How this London cartoonist imagines kindergarten during the pandemic
Brenda Fuhrman belongs to London's new Comic Time, a female cartooning collective
Brenda Fuhrman was inspired to draw the outlandlish back-to-school scenarios by her friend, a kindergarten teacher.
"The idea was from a sincere source," said Fuhrman, 72. "He was concerned about how he's going to keep his students safe. He couldn't think of how his students, who love to hug each other and hug him, how would they do it?"
Fuhrman hopes her comics will get people thinking.
"Putting them in a different form, in a cartoon, it's just another way of communicating and taking away that it might be difficult for really young children in school to distance," she said.
"If you can even take that away from what I've drawn, maybe then better solutions will come of it."
From nurse to lawyer to cartoonist
Fuhrman, who spent 30 years as a nurse, has reinvented herself more than once, first becoming a lawyer and last year graduating with a fine arts degree from Western University.
"I like to learn," she said. "I like the idea that you can augment your life, or make your life larger by knowing more about things."
Last year, Fuhrman was instrumental in launching an all-female London comic collective called Comic Time.
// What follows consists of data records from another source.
$ cat src/rtl/ram_bist.sv
// March C- style built-in self-test initiator for the dual-port ram.
// Elements: W_UP (write B ascending), RW_UP (read B / write ~B ascending),
// RW_DN (read ~B / write B descending), R_UP (read B ascending).
// Each read/compare element takes two cycles per address because the ram
// registers its read data. The first mismatch is captured and the run ends.
module ram_bist #(
    parameter int                 A_WIDTH = 5,
    parameter int                 D_WIDTH = 8,
    parameter logic [D_WIDTH-1:0] PATTERN = '0
) (
    input  logic               clk,
    input  logic               rst_n,
    input  logic               start,
    output logic               busy,
    output logic               done,
    output logic               pass,
    output logic [A_WIDTH-1:0] fail_address,
    output logic [D_WIDTH-1:0] fail_expected,
    output logic [D_WIDTH-1:0] fail_actual,
    output logic [A_WIDTH-1:0] address_write,
    output logic [D_WIDTH-1:0] data_write,
    output logic               write_enable,
    output logic [A_WIDTH-1:0] address_read,
    input  logic [D_WIDTH-1:0] data_read
);

    typedef enum logic [2:0] {IDLE, W_UP, RW_UP, RW_DN, R_UP, FIN} state_t;

    localparam logic [A_WIDTH-1:0] A_MAX = '1;
    localparam logic [D_WIDTH-1:0] PAT_B = PATTERN;
    localparam logic [D_WIDTH-1:0] PAT_NB = ~PATTERN;

    state_t             state_q, state_d;
    logic [A_WIDTH-1:0] addr_q, addr_d;
    logic               phase_q, phase_d;
    logic               pass_q, pass_d;
    logic [A_WIDTH-1:0] fail_addr_q, fail_addr_d;
    logic [D_WIDTH-1:0] fail_exp_q, fail_exp_d;
    logic [D_WIDTH-1:0] fail_act_q, fail_act_d;
    logic [A_WIDTH-1:0] rd_hold_q;
    logic               rd_state;
    logic               mism;
    logic [D_WIDTH-1:0] expected;

    // State, address counter, result and held read address registers.
    always_ff @(posedge clk or negedge rst_n) begin
        if (!rst_n) begin
            state_q     <= IDLE;
            addr_q      <= '0;
            phase_q     <= 1'b0;
            pass_q      <= 1'b0;
            fail_addr_q <= '0;
            fail_exp_q  <= '0;
            fail_act_q  <= '0;
            rd_hold_q   <= '0;
        end else begin
            state_q     <= state_d;
            addr_q      <= addr_d;
            phase_q     <= phase_d;
            pass_q      <= pass_d;
            fail_addr_q <= fail_addr_d;
            fail_exp_q  <= fail_exp_d;
            fail_act_q  <= fail_act_d;
            rd_hold_q   <= address_read;
        end
    end

    // Next-state sequencing plus ram-side and status outputs.
    always_comb begin
        state_d     = state_q;
        addr_d      = addr_q;
        phase_d     = phase_q;
        pass_d      = pass_q;
        fail_addr_d = fail_addr_q;
        fail_exp_d  = fail_exp_q;
        fail_act_d  = fail_act_q;

        rd_state = (state_q == RW_UP) || (state_q == RW_DN) || (state_q == R_UP);
        expected = (state_q == RW_DN) ? PAT_NB : PAT_B;
        // Compare only on the second cycle of an address, when read data is valid.
        mism     = rd_state && phase_q && (data_read != expected);

        busy          = (state_q == W_UP) || rd_state;
        done          = (state_q == FIN);
        pass          = pass_q;
        fail_address  = fail_addr_q;
        fail_expected = fail_exp_q;
        fail_actual   = fail_act_q;
        address_write = addr_q;
        // Present a new read address only in phase 0; otherwise hold the last one.
        address_read  = (rd_state && !phase_q) ? addr_q : rd_hold_q;
        write_enable  = 1'b0;
        data_write    = '0;

        unique case (state_q)
            IDLE, FIN: begin
                if (start) begin
                    state_d     = W_UP;
                    addr_d      = '0;
                    phase_d     = 1'b0;
                    pass_d      = 1'b0;
                    fail_addr_d = '0;
                    fail_exp_d  = '0;
                    fail_act_d  = '0;
                end
            end
            W_UP: begin
                write_enable = 1'b1;
                data_write   = PAT_B;
                if (addr_q == A_MAX) begin
                    state_d = RW_UP;
                    addr_d  = '0;
                end else begin
                    addr_d = addr_q + 1'b1;
                end
            end
            default: begin
                if (state_q == RW_UP) data_write = PAT_NB;
                if (state_q == RW_DN) data_write = PAT_B;
                if (!phase_q) begin
                    phase_d = 1'b1;
                end else if (mism) begin
                    // First mismatch: record it and abandon the write of this cycle.
                    state_d     = FIN;
                    phase_d     = 1'b0;
                    pass_d      = 1'b0;
                    fail_addr_d = addr_q;
                    fail_exp_d  = expected;
                    fail_act_d  = data_read;
                end else begin
                    write_enable = (state_q != R_UP);
                    phase_d      = 1'b0;
                    if (state_q == RW_DN) begin
                        if (addr_q == '0) begin
                            state_d = R_UP;
                        end else begin
                            addr_d = addr_q - 1'b1;
                        end
                    end else if (addr_q == A_MAX) begin
                        if (state_q == RW_UP) begin
                            state_d = RW_DN;
                            addr_d  = A_MAX;
                        end else begin
                            state_d = FIN;
                            addr_d  = '0;
                            pass_d  = 1'b1;
                        end
                    end else begin
                        addr_d = addr_q + 1'b1;
                    end
                end
            end
        endcase
    end

endmodule

$ cat config.mk
export PLATFORM = sky130hd
export DESIGN_NAME = ram_bist
export DESIGN_NICKNAME = d
export VERILOG_FILES = /design/src/rtl/ram_bist.sv
export SDC_FILE = /design/constraint.sdc
export NUM_CORES = 1
export LEC_CHECK = 0
export BUFFER_PORTS_ARGS = -buffer_cell sky130_fd_sc_hd__buf_2
export CAP_MARGIN = 20
export CORE_ASPECT_RATIO = 0.5
export CORE_UTILIZATION = 56
export DETAILED_ROUTE_END_ITERATION = 10
export PLACE_DENSITY = 0.86
export SLEW_MARGIN = 10
export SYNTH_ARGS = -nofsm -noshare
export SYNTH_HDL_FRONTEND = slang
export SYNTH_SLANG_ARGS = --single-unit
$ cat constraint.sdc
create_clock -name clk -period 6.5 [get_ports clk]
set_clock_uncertainty 0.1 [all_clocks]
set_input_delay 0.975 -clock clk [delete_from_list [all_inputs] [get_ports clk]]
set_output_delay 0.975 -clock clk [all_outputs]
set_load 0.1 [all_outputs]
# [Word level (Yosys, flattened, before mapping)]
# Index checks and enable logic that the tools add are counted.
[word_totals] input_bits=11 elab_cells=92 output_inout_bits=43 ff_bits=36
[classes] bitwise=1 reduce_logical=21 addsub=2 mux=45 eq_ne=15
[op_table] operator="$mux 8" n=9
[op_table] operator="$mux 5" n=11
[op_table] operator="$pmux 8 s2" n=2
[op_table] operator="$mux 3" n=8
[op_table] operator="$pmux 5 s2" n=2
[op_table] operator="$mux 1" n=9
[op_table] operator="$ne 8x8->1" n=1
[op_table] operator="$reduce_and 4->1" n=2
[op_table] operator="$eq 3x2->1 const B" n=2
[op_table] operator="$eq 3x3->1 const B" n=2
[op_table] operator="$ne 3x2->1 const B" n=2
[op_table] operator="$pmux 1 s2" n=3
[op_table] operator="$pmux 3 s2" n=1
[op_table] operator="$reduce_and 6->1" n=1
[op_table] operator="$reduce_bool 3->1" n=2
[op_table] operator="$add 5x1->5 const B" n=1
[op_table] operator="$eq 5x5->1 const B" n=1
[op_table] operator="$logic_not 5->1" n=1
[op_table] operator="$ne 5x3->1 const B" n=1
[op_table] operator="$reduce_and 5->1" n=1
[op_table] operator="$sub 5x1->5 const B" n=1
[op_table] operator="$ne 4x3->1 const B" n=1
[op_table] operator="$reduce_bool 2->1" n=2
[op_table] operator="$reduce_bool 4->1" n=1
[op_table] operator="13 further kinds" n=17

# [Logic depth before layout (Yosys ltp)]
[logic_depth] depth_word=8 ltp_mapped=9 ltp_nobuf=8

# [Worst setup path before layout]
# OpenSTA, ideal clock, no wires.
[synth_timing] path_kind="input port to output port" start="in data_read[4]" end="out write_enable" path_buffers=2 path_stages=6 arrival_ps=3564 setup_slack_ps=1861 t_required_ps=5425 cell_sequence="or4_4 > nor2_4 > a211oi_2 > buf_6 > buf_2 > o22ai_1"
[synth_between] elab_chain_len=5
[synth_lines] item="start, declared" line_no="24" rtl="input logic [D_WIDTH-1:0] data_read"
[synth_lines] item="$ne 8x8->1" line_no="81" rtl="mism = rd_state && phase_q && (data_read != expected);"
[synth_lines] item="$logic_and 1x1->1" line_no="81"
[synth_lines] item="$mux 1" line_no="122" rtl="end else if (mism) begin"
[synth_lines] item="$mux 1" line_no="120" rtl="if (!phase_q) begin"
[synth_lines] item="$pmux 1 s2" line_no="95" rtl="unique case (state_q)"
[synth_lines] item="end, declared" line_no="22" rtl="output logic write_enable,"
# No other way between the ends.

# [Worst setup path after layout]
# Same ends and word-level chain as after synthesis.

==> flow_summary.json <==
{
  "clk_path_buf_depth": 2,
  "io_pins": 54,
  "initial_core_util_pct": 61.7,
  "dp_cells": 275,
  "cts_hold_buf": 0,
  "whs_path_depth": 1,
  "synth_area_leaders": "dfrtp_1 38%, a22o_1 5.9%, buf_4 5.4%",
  "highest_layer": "met4",
  "grt_pass1_vias": 1562,
  "syn_nets": 225,
  "nets": 257,
  "reg2reg_from": "state_q[0]",
  "max_freq_mhz": 276,
  "holdWs_ns": 0.392,
  "syn_to_final_growth_pct": 13.7,
  "synth_area_um2": 1930,
  "period_needed_ns": 3.62,
  "die_h_um": 43.6,
  "synthFlopType": "dfrtp_1",
  "cts_inserted_buffers": 5,
  "wirelength_um": 4720,
  "cts_resized": 0,
  "clkLatencyLatePin_ns": 0.30,
  "rsz0062_at_grt": "false",
  "grt_antenna_before_repair": 0,
  "drive_gt1_share_pct": 32.9,
  "dr_wl_met3_um": 470,
  "yosysWarnings": 0,
  "setup_viol": 0,
  "fp-row-count": 14,
  "finalCritPeriodShare_pct": 55.7,
  "cts_tree": "built",
  "worstRegToRegCells": 6,
  "status": "completed",
  "worst-path-max-fanout": 4,
  "ys_ff_latch": 29,
  "required_ns": 5.42,
  "start_kind": "primary input",
  "final_max_slew_viol_count": 0,
  "antennaDiodeCount": 0,
  "viasPerCell": 6.19,
  "holdPathEnd": "rd_hold_q[1]",
  "ys_seq_area_share_pct": 37.5,
  "async_flop_share_pct": 100,
  "final_common_cell": "buf_2",
  "worstHoldStart": "rd_hold_q[1]",
  "hpwlAfterDp_um": 3160,
  "critPathKind": "in2out",
  "arrival_ns": 2.54,
  "drc": 0,
  "mostFrequentLayoutCells": "53 x buf_2, 29 x dfrtp_1, 17 x o21ai_0",
  "tns_ns": 0,
  "hp-class": "reg2reg",
  "die_x_um": 85.1,
  "grt_pass1_wl_um": 7720,
  "drv_cap": 0,
  "end_kind": "output pin",
  "post-route-util_pct": 70.2,
  "fin_cells": 283,
  "design.core.area_um2": 3140,
  "synth_cell_types": 52,
  "gr-total-overflow": 0,
  "dr.first_iter.drc_count": 232,
  "grt_max_degree": 32,
  "cts.sinks": 29,
  "wl_per_cell_um": 16.7,
  "postRouteAntennaNets": 0,
  "drt_first_pass_iters": 5,
  "timing.rr.end": "fail_actual[1]",
  "synth.top_cell.area_share_pct": 37.5,
  "slew_headroom_pct": 43.2,
  "synth_edf_count": 0,
  "cts_setup_buffers": 0,
  "hold_viol": 0,
  "place_congestion": 0.894,
  "die-area_um2": 3710,
  "port_buffers": 53,
  "syn_area_per_cell_um2": 9.21,
  "postSynthCellCount": 210,
  "drt-met1-wl_um": 2140,
  "dr_total_vias": 1751,
  "root_buffer": "clkbuf_8",
  "track_usage_pct": 28.0,
  "met2_length_um": 2070,
  "worstMarginPinSlew_ns": 0.851,
  "cts.reportedPaths.clkPinSlew_ns": 0.06,
  "worstSetupStartpoint": "data_read[4]",
  "h-tree-depth": 2,
  "yosys.area.top_type": "dfrtp_1",
  "r2r_setup_slack_ns": 3.79
}
==> how the worst max path moves through the flow <==
| stage | endpoint |
|---|---|
| 2_1_floorplan | write_enable |
| 3_3_place_gp | write_enable |
| 3_5_place_dp | write_enable |
| 4_1_cts | write_enable |
| 5_1_grt | address_read[3] |
| 6_report | write_enable |
==> per-layer routing <==
metal	GRT usage [%]	vias to the layer above
li1	-	810
met1	40.2	825
met2	41.8	110
met3	8.57	6
met4	7.12	0
met5	0	-
==> registers in the layout, summed over array words and instances (netlist names) <==
name	count
fail_address	5
phase_q	1
fail_actual	8
rd_hold_q	5
fail_expected	1
pass	1
address_write	5
state_q	3
==> stage by stage <==
stage / setup WS (ns) / instance area (um2)
finish: 2.88 / 2200
global placement: 2.89 / 2080
CTS: 2.90 / 2200
floorplan: 1.86 / 1930
detailed placement: 2.90 / 2080
global route: 2.79 / 2200
==> final cells by class <==
| cell class | count | area [um2] |
|---|---|---|
| Multi-Input combinational cell | 146 | 1010 |
| Fill cell | 247 | 936 |
| Sequential cell | 29 | 726 |
| Timing Repair Buffer | 54 | 273 |
| Clock buffer | 6 | 82.6 |
| Tap cell | 40 | 50.0 |
| Clock inverter | 2 | 37.5 |
| Inverter | 6 | 22.5 |
==> Yosys cell counts, types with 5 or more instances <==
master,instances
a21oi_1,9
a22o_1,13
buf_2,7
buf_4,14
clkbuf_1,5
dfrtp_1,29
inv_1,6
mux2_2,8
nand2_1,8
nor2_1,16
nor2b_1,6
nor3_1,10
o21ai_0,17
==> critical path, stage by stage <==
cell      delay [ns]
buf_2           0.11
or4_4           0.54
nor2_4          0.17
a211oi_2        0.10
o22ai_1         0.18
buf_2           0.47
==> kinds of logic after synthesis <==
logic type	after synthesis	share of synthesized area [%]
adder cells (fa/ha/maj)	5	3.10
AND/OR/NAND/NOR	63	17.8
multiplexers	11	6.21
flip-flops	29	37.5
AO/OA/AOI/OAI	63	23.2
XOR/XNOR	4	1.81
buffers and inverters	35	10.3
Power is left out: the tool's default activity adds up to more than one toggle a clock period on the data nets, which glitch-free logic cannot reach.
The group produced six publications before it was disrupted by Covid-19.
All-female comic collective
Art teacher and Comic Time member, Jacqueline Demendeev, 26, said the group is about connecting with other cartoonists.
"Comics can be a really isolating practice," she said.
"It's really awesome to be able to occasionally connect with this group and not only make work out of a collaborative group but also...to open up a conversation to all Londoners by sharing our art about what it means to live here."
Demendeev discovered comics on her commute home during her time at Western University. "I also discovered that London and southwestern Ontario is a hotbed for amazing cartoonists."
Indeed, the region is known from some pretty big names in the industry, from Seth to Scott Chantler to Merle Tingley.
The Comic Time artists have been meeting virtually during the pandemic and hope to release another issue in the next few months,
"They're kind of like art Easter eggs. We drop them all over the city and we leave them in cafes, at the library, on the LTC and anywhere else where people live and play downtown. So it's discoverable art," said Demendeev.